You mastered the evaluation in Excel. :-D
Alternatively an [image]-script following the FDA’s guidance (the raw data are given in Table AIV.6 of the 1995 guidance). The FDA took accurate calculations lightly (e.g., (–43.63 + –34.36) / 2  –38.99!).

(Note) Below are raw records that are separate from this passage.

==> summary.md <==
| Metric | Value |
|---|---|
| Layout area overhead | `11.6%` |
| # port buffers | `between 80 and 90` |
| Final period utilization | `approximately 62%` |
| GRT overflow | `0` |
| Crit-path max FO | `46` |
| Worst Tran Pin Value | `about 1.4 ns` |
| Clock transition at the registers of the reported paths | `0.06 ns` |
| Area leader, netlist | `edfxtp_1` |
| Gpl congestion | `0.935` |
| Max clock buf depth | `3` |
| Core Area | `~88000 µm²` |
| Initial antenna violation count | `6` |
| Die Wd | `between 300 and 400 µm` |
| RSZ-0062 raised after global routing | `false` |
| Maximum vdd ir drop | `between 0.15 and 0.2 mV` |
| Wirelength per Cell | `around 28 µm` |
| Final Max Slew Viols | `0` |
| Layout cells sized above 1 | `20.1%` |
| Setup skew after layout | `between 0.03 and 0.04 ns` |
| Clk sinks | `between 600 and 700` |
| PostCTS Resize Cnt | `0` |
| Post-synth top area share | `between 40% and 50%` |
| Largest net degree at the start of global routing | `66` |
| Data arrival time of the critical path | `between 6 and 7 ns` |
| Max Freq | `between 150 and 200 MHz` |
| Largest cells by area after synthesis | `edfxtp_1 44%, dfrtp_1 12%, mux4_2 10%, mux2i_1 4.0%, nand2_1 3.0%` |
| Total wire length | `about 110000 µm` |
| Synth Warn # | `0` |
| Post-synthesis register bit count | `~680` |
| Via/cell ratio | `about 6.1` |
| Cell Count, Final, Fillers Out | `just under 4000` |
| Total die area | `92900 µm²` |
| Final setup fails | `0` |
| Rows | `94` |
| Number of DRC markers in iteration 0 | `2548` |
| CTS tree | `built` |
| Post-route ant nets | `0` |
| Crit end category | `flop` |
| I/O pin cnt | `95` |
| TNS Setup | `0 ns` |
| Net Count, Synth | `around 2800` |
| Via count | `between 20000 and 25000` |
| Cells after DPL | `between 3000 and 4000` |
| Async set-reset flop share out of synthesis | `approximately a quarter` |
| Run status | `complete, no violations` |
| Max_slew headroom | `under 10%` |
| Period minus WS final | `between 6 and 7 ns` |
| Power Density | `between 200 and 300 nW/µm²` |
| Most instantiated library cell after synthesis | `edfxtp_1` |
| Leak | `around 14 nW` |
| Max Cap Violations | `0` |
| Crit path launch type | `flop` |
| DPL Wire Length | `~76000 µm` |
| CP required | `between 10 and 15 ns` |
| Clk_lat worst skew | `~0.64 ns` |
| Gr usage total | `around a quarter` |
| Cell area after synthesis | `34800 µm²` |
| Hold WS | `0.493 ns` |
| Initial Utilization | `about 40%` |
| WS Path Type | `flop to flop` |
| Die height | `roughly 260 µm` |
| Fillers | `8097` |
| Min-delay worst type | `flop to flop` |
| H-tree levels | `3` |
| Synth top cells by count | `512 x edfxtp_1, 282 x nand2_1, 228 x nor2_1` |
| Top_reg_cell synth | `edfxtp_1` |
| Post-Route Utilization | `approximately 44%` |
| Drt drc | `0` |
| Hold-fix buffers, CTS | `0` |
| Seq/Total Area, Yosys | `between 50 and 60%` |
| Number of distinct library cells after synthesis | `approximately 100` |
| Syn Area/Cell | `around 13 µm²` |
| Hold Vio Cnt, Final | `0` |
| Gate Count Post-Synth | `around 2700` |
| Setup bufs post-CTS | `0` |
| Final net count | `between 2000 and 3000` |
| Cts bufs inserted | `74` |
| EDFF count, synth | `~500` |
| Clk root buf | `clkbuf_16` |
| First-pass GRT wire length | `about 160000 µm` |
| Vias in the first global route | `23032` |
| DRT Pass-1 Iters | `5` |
--- src/rtl/rpc2_ctrl_axi3_wr_sequencer.sv ---
// ---------------------------------------------------------------------------
// rpc2_ctrl_axi3_wr_sequencer
//
// Write-burst sequencer for the AXI3 write path of the RPC2 controller.
// Accepted write-address commands are queued and handed one at a time to the
// write-data control block. While a burst is active, AXI_WREADY follows the
// write-data FIFO back-pressure and beats are counted against the burst
// length. After the WLAST beat, one B-response entry is produced per burst.
// A burst with the wrong number of beats is reported as SLVERR.
//
// Ports
//   clk, reset        : clock and synchronous active-high reset
//   cmd_*             : write command in (id, low address bits, len, size,
//                       burst); cmd_ready is high when the queue is not full
//   AXI_W*            : AXI write-data channel handshake (VALID, LAST, ID in;
//                       READY out)
//   wdat_full         : write-data FIFO full; gates AXI_WREADY
//   wready_req        : one-cycle burst-start pulse to data control
//   wready_size/fixed/strb/id : parameters of the active burst; they hold
//                       from one burst start until the next
//   wready_done       : WLAST beat accepted by data control
//   bresp_*           : B-response entry with valid/ready handshake
//   busy              : FSM active or commands still queued
// ---------------------------------------------------------------------------
module rpc2_ctrl_axi3_wr_sequencer #(
    parameter int C_AXI_ID_WIDTH   = 4,
    parameter int C_AXI_DATA_WIDTH = 32,
    parameter int CMD_DEPTH        = 4,
    localparam int STRB_W          = C_AXI_DATA_WIDTH / 8,
    localparam int LANE_BITS       = (C_AXI_DATA_WIDTH == 64) ? 3 : 2
) (
    input  logic                      clk,
    input  logic                      reset,
    input  logic                      cmd_valid,
    output logic                      cmd_ready,
    input  logic [C_AXI_ID_WIDTH-1:0] cmd_id,
    input  logic [LANE_BITS-1:0]      cmd_addr,
    input  logic [3:0]                cmd_len,
    input  logic [1:0]                cmd_size,
    input  logic [1:0]                cmd_burst,
    input  logic                      AXI_WVALID,
    input  logic                      AXI_WLAST,
    input  logic [C_AXI_ID_WIDTH-1:0] AXI_WID,
    output logic                      AXI_WREADY,
    input  logic                      wdat_full,
    output logic                      wready_req,
    output logic [1:0]                wready_size,
    output logic                      wready_fixed,
    output logic [STRB_W-1:0]         wready_strb,
    output logic [C_AXI_ID_WIDTH-1:0] wready_id,
    input  logic                      wready_done,
    output logic                      bresp_valid,
    output logic [C_AXI_ID_WIDTH-1:0] bresp_id,
    output logic [1:0]                bresp_resp,
    input  logic                      bresp_ready,
    output logic                      busy
);

    localparam int PTR_W = $clog2(CMD_DEPTH);
    localparam int CNT_W = PTR_W + 1;
    localparam logic [CNT_W-1:0] CNT_FULL  = CNT_W'(CMD_DEPTH);
    localparam logic [PTR_W-1:0] PTR_ONE   = PTR_W'(1);
    localparam logic [CNT_W-1:0] CNT_ONE   = CNT_W'(1);
    localparam logic [2:0]       LANE_MAX  = 3'(LANE_BITS);
    localparam logic [4:0]       BEAT_SAT  = 5'd16;

    typedef enum logic [1:0] {
        ST_IDLE = 2'd0,
        ST_LOAD = 2'd1,
        ST_DATA = 2'd2,
        ST_RESP = 2'd3
    } state_t;

    // Queue entries hold the already-derived burst parameters, so the start
    // of a burst is a plain registered read of the queue head.
    typedef struct packed {
        logic [C_AXI_ID_WIDTH-1:0] id;
        logic [3:0]                len;
        logic [1:0]                size;
        logic                      fixed;
        logic [STRB_W-1:0]         strb;
    } cmd_entry_t;

    cmd_entry_t           mem [CMD_DEPTH];
    cmd_entry_t           push_entry;
    logic [PTR_W-1:0]     wr_ptr_reg;
    logic [PTR_W-1:0]     rd_ptr_reg;
    logic [CNT_W-1:0]     count_reg;
    logic                 push;
    logic                 pop;
    logic                 full;

    state_t               state_reg;
    logic [3:0]           len_reg;
    logic [4:0]           beat_cnt_reg;
    logic                 err_reg;

    logic                 beat;
    logic                 done;
    logic                 err_next;
    logic [2:0]           eff_size;
    logic [STRB_W-1:0]    push_strb;

    // -----------------------------------------------------------------------
    // First-beat lane mask. The transfer size is clamped to the bus width;
    // a lane belongs to the first beat when it lies in the same size-aligned
    // block as the start address.
    // -----------------------------------------------------------------------
    assign eff_size = ({1'b0, cmd_size} > LANE_MAX) ? LANE_MAX : {1'b0, cmd_size};

    generate
        for (genvar gi = 0; gi < STRB_W; gi++) begin : g_strb
            localparam logic [LANE_BITS-1:0] LANE = LANE_BITS'(gi);
            assign push_strb[gi] = ((LANE >> eff_size) == (cmd_addr >> eff_size));
        end
    endgenerate

    always_comb begin
        push_entry       = '0;
        push_entry.id    = cmd_id;
        push_entry.len   = cmd_len;
        push_entry.size  = cmd_size;
        push_entry.fixed = (cmd_burst == 2'b00);  // WRAP and reserved run as INCR
        push_entry.strb  = push_strb;
    end

    // -----------------------------------------------------------------------
    // Command queue. Fullness comes from the registered count, so cmd_ready
    // stays low while full even when the head is popped in the same cycle.
    // -----------------------------------------------------------------------
    assign full      = (count_reg == CNT_FULL);
    assign cmd_ready = ~full;
    assign push      = cmd_valid & ~full;
    assign pop       = (state_reg == ST_LOAD);

    always_ff @(posedge clk) begin
        if (push) begin
            mem[wr_ptr_reg] <= push_entry;
        end
    end

    always_ff @(posedge clk) begin
        if (reset) begin
            wr_ptr_reg <= '0;
            rd_ptr_reg <= '0;
            count_reg  <= '0;
        end else begin
            if (push) begin
                wr_ptr_reg <= wr_ptr_reg + PTR_ONE;
            end
            if (pop) begin
                rd_ptr_reg <= rd_ptr_reg + PTR_ONE;
            end
            if (push && !pop) begin
                count_reg <= count_reg + CNT_ONE;
            end else if (!push && pop) begin
                count_reg <= count_reg - CNT_ONE;
            end
        end
    end

    // -----------------------------------------------------------------------
    // Data-phase qualification. Beats carrying a foreign WID are ignored.
    // -----------------------------------------------------------------------
    assign AXI_WREADY = (state_reg == ST_DATA) & ~wdat_full;
    assign beat       = AXI_WREADY & AXI_WVALID & (AXI_WID == wready_id);
    assign done       = (state_reg == ST_DATA) & wready_done;

    // beat_cnt is the count before the current beat: a beat at index > len
    // means WLAST was missing, and WLAST at any index other than len is early.
    assign err_next = err_reg
                    | (beat & (beat_cnt_reg > {1'b0, len_reg}))
                    | (done & (beat_cnt_reg != {1'b0, len_reg}));

    assign busy = (state_reg != ST_IDLE) | (count_reg != '0);

    // -----------------------------------------------------------------------
    // Burst FSM. The burst parameters are loaded on entry to LOAD so that
    // they are visible together with the wready_req pulse.
    // -----------------------------------------------------------------------
    always_ff @(posedge clk) begin
        if (reset) begin
            state_reg    <= ST_IDLE;
            wready_req   <= 1'b0;
            wready_size  <= '0;
            wready_fixed <= 1'b0;
            wready_strb  <= '0;
            wready_id    <= '0;
            len_reg      <= '0;
            beat_cnt_reg <= '0;
            err_reg      <= 1'b0;
            bresp_valid  <= 1'b0;
            bresp_id     <= '0;
            bresp_resp   <= '0;
        end else begin
            case (state_reg)
                ST_IDLE: begin
                    if (count_reg != '0) begin
                        state_reg    <= ST_LOAD;
                        wready_req   <= 1'b1;
                        wready_size  <= mem[rd_ptr_reg].size;
                        wready_fixed <= mem[rd_ptr_reg].fixed;
                        wready_strb  <= mem[rd_ptr_reg].strb;
                        wready_id    <= mem[rd_ptr_reg].id;
                        len_reg      <= mem[rd_ptr_reg].len;
                    end
                end
                ST_LOAD: begin
                    state_reg    <= ST_DATA;
                    wready_req   <= 1'b0;
                    beat_cnt_reg <= '0;
                    err_reg      <= 1'b0;
                end
                ST_DATA: begin
                    err_reg <= err_next;
                    if (beat && (beat_cnt_reg != BEAT_SAT)) begin
                        beat_cnt_reg <= beat_cnt_reg + 5'd1;
                    end
                    if (done) begin
                        state_reg   <= ST_RESP;
                        bresp_valid <= 1'b1;
                        bresp_id    <= wready_id;
                        bresp_resp  <= err_next ? 2'b10 : 2'b00;
                    end
                end
                ST_RESP: begin
                    if (bresp_ready) begin
                        state_reg   <= ST_IDLE;
                        bresp_valid <= 1'b0;
                    end
                end
                default: begin
                    state_reg <= ST_IDLE;
                end
            endcase
        end
    end

endmodule
## config.mk

```make
export PLATFORM = sky130hd
export DESIGN_NAME = unstriping_ctrl
export DESIGN_NICKNAME = d
export VERILOG_FILES = /design/src/rtl/unstriping_pkg.sv /design/src/rtl/lane_fifo.sv /design/src/rtl/unstriping_ctrl.sv
export SDC_FILE = /design/constraint.sdc
export NUM_CORES = 1
export LEC_CHECK = 0
export CORE_MARGIN = 1.5
export CORE_UTILIZATION = 51
export DETAILED_ROUTE_END_ITERATION = 10
export GPL_TIMING_DRIVEN = 0
export PLACE_DENSITY = 0.72
export SETUP_SLACK_MARGIN = 0.2
export SLEW_MARGIN = 10
export SYNTH_ARGS = -nofsm -noshare
export SYNTH_HDL_FRONTEND = slang
export SYNTH_HIERARCHICAL = 1
export SYNTH_SLANG_ARGS = --single-unit
```

## constraint.sdc

```tcl
create_clock -name clk_2f -period 5.5 [get_ports clk_2f]
set_clock_uncertainty 0.15 [all_clocks]
set_input_delay 1.1 -clock clk_2f [delete_from_list [all_inputs] [get_ports clk_2f]]
set_output_delay 1.1 -clock clk_2f [all_outputs]
set_load 0.005 [all_outputs]
```
`src/rtl/fib_sequencer.sv`:
```
// fib_sequencer: control FSM that fills regfile R0..Rn with a Fibonacci-style sequence through the ALU
module fib_sequencer #(
    parameter int DATA_WIDTH = 16,
    parameter int NUM_REGS = 16,
    parameter logic [3:0] ADD_OP = 4'b0101,
    parameter logic [DATA_WIDTH-1:0] SEED0 = DATA_WIDTH'(0),
    parameter logic [DATA_WIDTH-1:0] SEED1 = DATA_WIDTH'(1),
    localparam int IW = $clog2(NUM_REGS)
) (
    input  logic                  clk,
    input  logic                  reset,
    input  logic                  start,
    input  logic [IW-1:0]         n_last,
    input  logic                  alu_carry,
    output logic [NUM_REGS-1:0]   reg_enable,
    output logic [IW-1:0]         rd_a_sel,
    output logic [IW-1:0]         rd_b_sel,
    output logic [3:0]            alu_op,
    output logic                  imm_en,
    output logic [DATA_WIDTH-1:0] imm,
    output logic                  busy,
    output logic                  done,
    output logic                  overflow
);
    typedef enum logic [2:0] {IDLE, INIT0, INIT1, STEP, DONE} state_t;
    state_t state, state_nxt;
    logic [IW-1:0] idx, n;
    logic accept;
    assign accept = (state == IDLE || state == DONE) && start;
    // state register plus the run bookkeeping: latched length, write index, sticky carry
    always_ff @(posedge clk) begin
        if (reset) begin
            state <= IDLE;
            idx <= '0;
            n <= '0;
            overflow <= 1'b0;
        end else begin
            state <= state_nxt;
            if (accept) begin
                n <= n_last;
                overflow <= 1'b0;
            end
            if (state == INIT1) idx <= IW'(2);
            if (state == STEP && alu_carry) overflow <= 1'b1;
            if (state == STEP && !alu_carry && idx != n) idx <= idx + IW'(1);
        end
    end
    // next state: seeds first, then add steps until idx reaches n or the ALU carries out
    always_comb begin
        state_nxt = state;
        case (state)
            IDLE:    state_nxt = start ? INIT0 : IDLE;
            INIT0:   state_nxt = (n == '0) ? DONE : INIT1;
            INIT1:   state_nxt = (n == IW'(1)) ? DONE : STEP;
            STEP:    state_nxt = (alu_carry || idx == n) ? DONE : STEP;
            DONE:    state_nxt = start ? INIT0 : DONE;
            default: state_nxt = IDLE;
        endcase
    end
    // Moore outputs decoded from state and idx only
    always_comb begin
        reg_enable = '0;
        rd_a_sel = '0;
        rd_b_sel = '0;
        alu_op = '0;
        imm_en = 1'b0;
        imm = '0;
        busy = 1'b0;
        done = 1'b0;
        case (state)
            INIT0: begin
                reg_enable = NUM_REGS'(1);
                imm_en = 1'b1;
                imm = SEED0;
                busy = 1'b1;
            end
            INIT1: begin
                reg_enable = NUM_REGS'(2);
                imm_en = 1'b1;
                imm = SEED1;
                busy = 1'b1;
            end
            STEP: begin
                reg_enable = NUM_REGS'(1) << idx;
                rd_a_sel = idx - IW'(1);
                rd_b_sel = idx - IW'(2);
                alu_op = ADD_OP;
                busy = 1'b1;
            end
            DONE:    done = 1'b1;
            default: ;
        endcase
    end
endmodule

```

raw   <- read.delim(file = "https://bebac.at/downloads/FDA162457Example.csv")
# Cave: only for complete data!
m <- function(x, treatment, sites) {
  (x$AUEC[x$treatment == treatment & x$site == sites[1]] +
   x$AUEC[x$treatment == treatment & x$site == sites[2]]) / 2
}
sites <- unique(raw$site)
Y     <- data.frame(subject = unique(raw$subject),
                    T = m(raw, "T", sites), R = m(raw, "R", sites))
X.T   <- mean(Y$T)
X.R   <- mean(Y$R)
s2.TT <- var(Y$T)  # in the guidance standard deviation σ
s2.RR <- var(Y$R)  # but actually sample variances
s2.TR <- cov(Y$T, Y$R)
pe    <- X.T / X.R
n     <- nrow(Y)
t     <- qt(p = 0.95, df = n - 1)
G     <- t^2 * s2.RR / (n * X.R^2)
if (G >= 1) {
  cat("With G =", G, "the study does not meet the in vivo bioequivalence requirements.\n")
} else {
  K  <- pe^2 + s2.TT / s2.RR * (1 - G) + s2.TR / s2.RR * (G * s2.TR / s2.RR - 2 * pe)
  ci <- setNames(c(100 * ((pe - G * s2.TR / s2.RR) + c(1, -1) * t / X.R *
                           sqrt(s2.RR / n * K)) / (1 - G)), c("lower", "upper"))
  i  <- "With a 90% confidence interval of"
  p  <- "the study passed bioequivalence.\n"
  f  <- "the study failed to show bioequivalence.\n"
  if (ci[["lower"]] >= 80 & ci[["upper"]] <= 125) {
    cat(sprintf("%s %.1f\u2013%.1f%% %s", i, ci[["lower"]], ci[["upper"]], p))
  } else {
    cat(sprintf("%s %.1f\u2013%.1f%% %s", i, ci[["lower"]], ci[["upper"]], f))
  }
}

You should get:

With a 90% confidence interval of 53.6–165.9% the study failed to show bioequivalence.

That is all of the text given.